The author, social reformer and political reformer Lalithambika Antharjanam, whose novel 'Agnisakshi'(1980) won the Kerala Sahitya Academy award, lived in Ramapuram.

In Oct. 2005, Malayalam writer Krishnan Parappally was chosen for the annual literary award instituted by the Malayalam magazine Jwala, published in Mumbai. The award was conferred on him for his biography of philosopher and literary critic Sukumar Azhikode. Parappally, born in Ramapuram in 1921, has 19 anthologies of poems to his credit and is based in Mumbai.

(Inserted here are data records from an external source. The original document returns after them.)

===== config.mk =====
export PLATFORM = sky130hd
export DESIGN_NAME = pred_shadow_unit
export DESIGN_NICKNAME = d
export VERILOG_FILES = /design/src/rtl/psu_pkg.sv /design/src/rtl/psu_rst_sync.sv /design/src/rtl/psu_ctrl.sv /design/src/rtl/psu_slot.sv /design/src/rtl/pred_shadow_unit.sv
export SDC_FILE = /design/constraint.sdc
export NUM_CORES = 1
export LEC_CHECK = 0
export BUFFER_PORTS_ARGS = -buffer_cell sky130_fd_sc_hd__buf_4
export CORE_AREA = 2 2 58 60
export CTS_BUF_LIST = sky130_fd_sc_hd__clkbuf_2 sky130_fd_sc_hd__clkbuf_4 sky130_fd_sc_hd__clkbuf_8
export CTS_CLUSTER_DIAMETER = 40
export DETAILED_ROUTE_END_ITERATION = 8
export DIE_AREA = 0 0 60 62
export PLACE_DENSITY_LB_ADDON = 0.15
export SLEW_MARGIN = 10
export SYNTH_ARGS = -nofsm -noshare
export SYNTH_HDL_FRONTEND = slang
export SYNTH_HIERARCHICAL = 1
export SYNTH_SLANG_ARGS = --single-unit
export TNS_END_PERCENT = 1

===== constraint.sdc =====
create_clock -name clk -period 2.6 [get_ports clk]
set_input_delay 0.39 -clock clk [delete_from_list [all_inputs] [get_ports clk]]
set_output_delay 0.39 -clock clk [all_outputs]
set_load 0.01 [all_outputs]

===== src/rtl/psu_pkg.sv =====
package psu_pkg;

  typedef enum logic {
    PSU_IDLE = 1'b0,
    PSU_WAIT = 1'b1
  } psu_state_e;

endpackage


===== src/rtl/psu_rst_sync.sv =====
module psu_rst_sync #(
  parameter int STAGES = 2
) (
  input  logic clk,
  input  logic rst_n,
  output logic rst_sync_n
);

  localparam int TOP = STAGES - 1;

  logic [TOP:0] sync_q;

  always_ff @(posedge clk or negedge rst_n) begin
    if (!rst_n) begin
      sync_q <= '0;
    end else begin
      sync_q <= {sync_q[TOP-1:0], 1'b1};
    end
  end

  assign rst_sync_n = sync_q[TOP];

endmodule


===== src/rtl/psu_ctrl.sv =====
module psu_ctrl
  import psu_pkg::*;
(
  input  logic clk,
  input  logic rst_n,
  input  logic issue_valid,
  input  logic issue_zeroing,
  input  logic pred_ready,
  output logic issue_ready,
  output logic issue_fire,
  output logic resolve_fire,
  output logic busy,
  output logic zero_mode
);

  psu_state_e state_q, state_d;
  logic       zmode_q, zmode_d;
  logic       zmode_en;

  // Issue and predicate are never combined: issue is only taken in IDLE,
  // the predicate only in WAIT.
  always_comb begin
    issue_ready  = (state_q == PSU_IDLE) && rst_n;
    issue_fire   = issue_ready && issue_valid;
    resolve_fire = (state_q == PSU_WAIT) && pred_ready;
  end

  always_comb begin
    state_d = state_q;
    unique case (state_q)
      PSU_IDLE: if (issue_fire)   state_d = PSU_WAIT;
      PSU_WAIT: if (resolve_fire) state_d = PSU_IDLE;
      default:                    state_d = PSU_IDLE;
    endcase
  end

  always_comb begin
    zmode_en = issue_fire;
    zmode_d  = issue_zeroing;
  end

  always_ff @(posedge clk or negedge rst_n) begin
    if (!rst_n) begin
      state_q <= PSU_IDLE;
    end else begin
      state_q <= state_d;
    end
  end

  always_ff @(posedge clk or negedge rst_n) begin
    if (!rst_n) begin
      zmode_q <= 1'b0;
    end else if (zmode_en) begin
      zmode_q <= zmode_d;
    end
  end

  assign busy      = (state_q == PSU_WAIT);
  assign zero_mode = zmode_q;

endmodule


===== src/rtl/psu_slot.sv =====
module psu_slot (
  input  logic clk,
  input  logic rst_n,
  input  logic alloc_en,
  input  logic alloc_bit,
  input  logic resolve_en,
  input  logic pred_bit,
  input  logic zero_mode,
  output logic shadow,
  output logic kill_pulse,
  output logic zero_pulse,
  output logic release_pulse
);

  logic shadow_q, shadow_d, shadow_en;
  logic kill_q, kill_d;
  logic zero_q, zero_d;
  logic rel_q, rel_d;
  logic resolving;

  always_comb begin
    resolving = resolve_en && shadow_q;
    shadow_en = alloc_en || resolve_en;
    shadow_d  = alloc_en ? alloc_bit : 1'b0;
    rel_d     = resolving && pred_bit;
    kill_d    = resolving && !pred_bit && !zero_mode;
    zero_d    = resolving && !pred_bit && zero_mode;
  end

  always_ff @(posedge clk or negedge rst_n) begin
    if (!rst_n) begin
      shadow_q <= 1'b0;
    end else if (shadow_en) begin
      shadow_q <= shadow_d;
    end
  end

  always_ff @(posedge clk or negedge rst_n) begin
    if (!rst_n) begin
      kill_q <= 1'b0;
      zero_q <= 1'b0;
      rel_q  <= 1'b0;
    end else begin
      kill_q <= kill_d;
      zero_q <= zero_d;
      rel_q  <= rel_d;
    end
  end

  assign shadow        = shadow_q;
  assign kill_pulse    = kill_q;
  assign zero_pulse    = zero_q;
  assign release_pulse = rel_q;

endmodule


===== src/rtl/pred_shadow_unit.sv =====
module pred_shadow_unit #(
  parameter int NUM_ELEM   = 8,
  parameter int RST_STAGES = 2
) (
  input  logic                clk,
  input  logic                rst_n,
  input  logic                issue_valid,
  input  logic [NUM_ELEM-1:0] issue_mask,
  input  logic                issue_zeroing,
  output logic                issue_ready,
  input  logic                pred_ready,
  input  logic [NUM_ELEM-1:0] pred_data,
  output logic                busy,
  output logic [NUM_ELEM-1:0] shadow_active,
  output logic [NUM_ELEM-1:0] elem_kill,
  output logic [NUM_ELEM-1:0] elem_zero,
  output logic [NUM_ELEM-1:0] elem_release
);

  logic rst_int_n;
  logic issue_fire;
  logic resolve_fire;
  logic zero_mode;

  psu_rst_sync #(.STAGES(RST_STAGES)) u_rst_sync (
    .clk        (clk),
    .rst_n      (rst_n),
    .rst_sync_n (rst_int_n)
  );

  psu_ctrl u_ctrl (
    .clk           (clk),
    .rst_n         (rst_int_n),
    .issue_valid   (issue_valid),
    .issue_zeroing (issue_zeroing),
    .pred_ready    (pred_ready),
    .issue_ready   (issue_ready),
    .issue_fire    (issue_fire),
    .resolve_fire  (resolve_fire),
    .busy          (busy),
    .zero_mode     (zero_mode)
  );

  for (genvar i = 0; i < NUM_ELEM; i++) begin : g_slot
    psu_slot u_slot (
      .clk           (clk),
      .rst_n         (rst_int_n),
      .alloc_en      (issue_fire),
      .alloc_bit     (issue_mask[i]),
      .resolve_en    (resolve_fire),
      .pred_bit      (pred_data[i]),
      .zero_mode     (zero_mode),
      .shadow        (shadow_active[i]),
      .kill_pulse    (elem_kill[i]),
      .zero_pulse    (elem_zero[i]),
      .release_pulse (elem_release[i])
    );
  end

endmodule


Yosys cells after proc, flatten, opt, wreduce, memory -nomap -nowiden
Index checks and enable logic that the tools add are counted.

Bitwise operators: 1. Mux-type cells: 11. Reduce and logical (&&, ||, !) cells: 53.

Operators with widths (number): $logic_and 1x1->1 (43); $mux 1 (10); $logic_not 1->1 (9); $pmux 1 s2 (1); $logic_or 1x1->1 (1); $not 1->1 (1).

Word-level logic and storage cells: 100. Bits in registers: 36. Bits of input ports: 21. Output and inout bits: 34.

Logic depth before layout (Yosys ltp)
Word-level depth: 5. Depth in mapped cells: 4. Mapped depth without buffers: 4.

Hierarchy
Netlist, hierarchy kept.

Modules (own cells, without submodules): psu_slot (times used 8, seq. area each 100.1 um^2, cells an instance 11, area an instance 143.9 um^2); psu_ctrl (times used 1, seq. area each 50.0 um^2, cells an instance 9, area an instance 113.9 um^2); psu_rst_sync (times used 1, seq. area each 50.0 um^2, cells an instance 3, area an instance 53.8 um^2).

Least setup slack after synthesis
Ideal clock, no wire load.

Path type: register to output. Start: register u_rst_sync.sync_q[1]. End: output port issue_ready. Buffers on the path: 0. Cell stages (with the launch flop): 2. Slack: 805 ps. Data required time: 2210 ps. Arrival: 1405 ps. Path through: dfrtp_1 > and2b_2.

Cells in the longest elaborated chain, start to end: 1.

RTL lines: start, declared (RTL line psu_rst_sync.sv:11) `logic [TOP:0] sync_q;`; start signal, assigned (RTL line psu_rst_sync.sv:17) `sync_q <= {sync_q[TOP-1:0], 1'b1};`; $logic_and 1x1->1 (RTL line psu_ctrl.sv:23) `issue_ready = (state_q == PSU_IDLE) && rst_n;`; end, declared (RTL line pred_shadow_unit.sv:10) `output logic issue_ready,`.

Every way passes these cells.

Final worst setup path
Start: register u_ctrl.state_q (netlist: u_ctrl/busy). End: output port issue_ready.

Cells in the longest elaborated chain, start to end: 2.

RTL lines: start, declared (RTL line psu_ctrl.sv:16) `psu_state_e state_q, state_d;`; start signal, assigned (RTL line psu_ctrl.sv:46) `state_q <= state_d;`; $not 1->1; $logic_and 1x1->1 (RTL line psu_ctrl.sv:23).

Every way passes these cells.

==> flow_metrics.py <==
metrics = {
    "floorplan": {
        "dieHeight_um": 62,
        "start_util": 0.415,
        "ios": 55,
        "die_w_um": 60,
        "num_rows": 21,
        "die_area_mm2": 0.00372,
        "coreArea_mm2": 0.00318,
    },
    "timing": {
        "report.final.setup_viol": 0,
        "hold_viol": 0,
        "fmax_mhz": 670,
        "maxSlewViolCount": 0,
        "setup-tns-final_ns": 0,
        "final.period_utilization": 0.574,
        "finalClockSkew_ns": 0.00589,
        "rsz0062_at_grt": "no",
        "period_needed_ns": 1.49,
    },
    "grt": {
        "grt_pass1_vias": 851,
        "overflow": 0,
        "antenna_found_initial": 0,
        "grt_max_degree": 35,
        "grt.total_usage": 0.148,
        "grt_pass1_wl_mm": 3.82,
    },
    "final_layout": {
        "drive_gt1_frac": 0.506,
        "layout.cells.non_filler": 210,
        "final_core_util": 0.591,
        "syn_to_final_growth_pct": 42.5,
        "nNetsFinal": 184,
        "seqCellArea_um2": 901,
        "multi_input_area_um2": 410,
        "nFillCells": 269,
        "diodes": 0,
        "design_area_mm2": 0.00188,
    },
    "pwr": {
        "power.internal_uw": 886,
        "power_density_mw_per_mm2": 628,
        "clkPwrFrac": 0.324,
        "power.share.switching": 0.249,
        "sequentialPowerShare": 0.535,
        "comb_power_share": 0.141,
        "cellLeakagePower_nw": 0.970,
        "ir_worst_vdd_mv": 0.320,
        "power_switching_uw": 293,
        "fin_total_pwr_mw": 1.18,
    },
    "worst_setup_path": {
        "startpoint_type": "register",
        "crit_type": "reg2out",
        "reg2reg_to": "g_slot[5].u_slot/shadow$_DFFE_PN0P_",
        "ff2ff_setup_slack_ns": 1.37,
        "worst_r2r_path_depth": 3,
        "cp.arrival_ns": 1.10,
        "slowest_stage": "dfrtp_1",
        "path_max_fanout": 5,
        "cpPeakStageDelay_ns": 0.41,
        "crit_chain": "and2b_2 > buf_4",
        "end_kind": "output pin",
        "worstPathRequired_ns": 2.21,
        "rr_startpoint": "u_ctrl/busy$_DFF_PN0_",
    },
    "detailed_routing": {
        "drtIter0Drc": 10,
        "wl_per_cell_um": 11.8,
        "vias": 940,
        "drcViolationCount": 0,
        "viasPerCell": 4.48,
        "drtAntennaViolNets": 0,
        "first_pass_iters": 4,
        "wl_mm": 2.48,
    },
    "job": {
        "max_cap_viol_count": 0,
    },
    "synth": {
        "synth_area_mm2": 0.00132,
        "synthDistinctLibCells": 14,
        "synth_area_per_cell_um2": 13.2,
        "ys_ff_latch": 36,
        "yosysWarnings": 6,
        "syn_inst": 100,
        "ys_seq_area_frac": 0.683,
        "syn-num-nets": 121,
    },
    "run_status": {
        "status": "finished clean",
    },
    "clock_tree": {
        "cts_sinks": 36,
        "clk_pin_slew_worst_paths_ns": 0.11,
        "clkLatencyLatePin_ns": 0.33,
        "cts_max_level": 2,
        "cts_buffers": 5,
        "cts_setup_buffers": 0,
        "cts_resized": 0,
        "clockBufferDepth": 2,
        "root_buffer": "clkbuf_4",
        "cts_tree": "built",
    },
    "placement": {
        "gp_congestion": 0.649,
        "placed_area_mm2": 0.00179,
        "dp_cells": 201,
        "io_buffer_count": 54,
    },
    "hold_path": {
        "hold_end": "g_slot[1].u_slot/zero_pulse$_DFF_PN0_",
        "worstHoldStart": "pred_data[1]",
        "hold_path.class": "in2reg",
        "hold_depth": 2,
    },
}
==> sequential cells by signal, indices dropped and copies added (netlist names) <==
name and cells:
g_slot.u_slot/kill_pulse 8, g_slot.u_slot/release_pulse 8, g_slot.u_slot/shadow 8, g_slot.u_slot/zero_pulse 8, u_rst_sync/sync_q 2, u_ctrl/busy 1
u_ctrl/zero_mode 1
==> cells in the final DEF (no fill, tap or decap), types with 2 or more instances in the layout <==
cell type	instances
inv_1	2
nor3_1	8
clkbuf_4	5
o21ai_1	8
nand2b_1	8
nand2_1	16
buf_4	55
nor3b_2	8
and3_2	8
dfrtp_1	36
==> Yosys cell counts <==
cell,number,area (um2)
and2_2,1,7.51
and2b_2,1,8.76
and3_2,8,60.1
conb_1,1,3.75
dfrtp_1,36,901
inv_1,2,7.51
mux2_4,1,15.0
nand2_1,16,60.1
nand2b_1,8,50.1
nand3b_4,1,20.0
nor3_1,8,40.0
nor3b_2,8,100
o21ai_0,1,5.00
o21ai_1,8,40.0
==> power groups by stage <==
stage | Combinational (mW) | Clock (mW) | Sequential, mW
floorplan | 0.0593 | 0 | 0.654
CTS | 0.170 | 0.397 | 0.632
finish | 0.167 | 0.382 | 0.631
global route | 0.185 | 0.424 | 0.639
detailed placement | 0.168 | 0 | 0.643
global placement | 0.165 | 0 | 0.642
==> worst max-delay path by stage <==
stage                                    from                                     to  cells after the start
2_1_floorplan  u_rst_sync/sync_q[1]$_DFF_PN0_                            issue_ready                      1
3_3_place_gp            u_ctrl/busy$_DFF_PN0_    g_slot[1].u_slot/shadow$_DFFE_PN0P_                      3
3_5_place_dp                       pred_ready  g_slot[1].u_slot/zero_pulse$_DFF_PN0_                      4
4_1_cts                 u_ctrl/busy$_DFF_PN0_                            issue_ready                      2
5_1_grt                 u_ctrl/busy$_DFF_PN0_                            issue_ready                      2
6_report                u_ctrl/busy$_DFF_PN0_                            issue_ready                      2
==> routing by layer <==
| layer | wire (um) | share of wire | vias to the layer above | GRT usage |
|---|---|---|---|---|
| li1 | - | - | 459 | - |
| met3 | 194 | 0.078 | 5 | 0.0704 |
| met2 | 1240 | 0.50 | 36 | 0.224 |
| met4 | 38 | 0.015 | 0 | 0.0667 |
| met1 | 1010 | 0.41 | 440 | 0.180 |
| met5 | 0 | 0 | - | 0 |
==> metrics by stage <==
stage	hold WS, ns	setup slack [ns]
after floorplan	0.0944	0.805
after global placement	0.172	1.39
after detailed placement	0.173	1.35
after CTS	0.196	1.08
after global routing	0.183	1.02
final	0.212	1.11
==> what timing repair did <==
item	CTS	global route
endpoints found under the hold margin	2	0
endpoints found under the setup margin	0	0
hold buffers	1	0
==> critical path: cells and delay by family (launching register included) <==
kind          cells  cell delay, ns
buf+inv           1            0.13
simple gates      1            0.23
flops             1            0.41
==> logic make-up (layout without fill, tap and decap cells) <==
kind of cell           after synthesis  count (layout)  synth area share
AO/OA/AOI/OAI                        9               9            0.0342
other                                1               1           0.00284
buffers and inverters                2              66           0.00569
flip-flops                          36              36             0.683
multiplexers                         1               1            0.0114
AND/OR/NAND/NOR                     51              51             0.263
==> cell type report <==
cell class | count | share of cell area
clock buffers | 5 | 0.0200
clock inverters | 3 | 0.0226
inverters | 2 | 0.00399
multi-input cells | 62 | 0.218
flip-flops and latches | 36 | 0.479
well taps | 46 | 0.0306
repair buffers | 56 | 0.225
No activity file was read; power rests on OpenSTA's default activity.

New generation Malayalam Poet Santhosh Pala hails from Kurinji of Ramapuram village (now resides in United States). His poetry has been well received by poetry lovers, receiving the Ankanam award, FOKANA award and many other awards for his poetry works. His first collection of Poems "Communist Pacha” was published in 2011. He also published a second book, in 2018, called “Kattuveeshunnidam”. His poems are published by mainstream publishers in Kerala.

==Sports==
Ramapuram has produced many sportsmen who has represented it in various district, state and national events. It is known for volleyball which used to be a passion for the natives. It has a number of public stadiums which are active during evenings and weekends. One of these is Panchayat Stadium which is used for football and cricket by the local people and has been the venue of many local tournaments. It also has a volleyball court and basketball and a bigger stadium in the campus of St. Augustines High School, Ramapauram.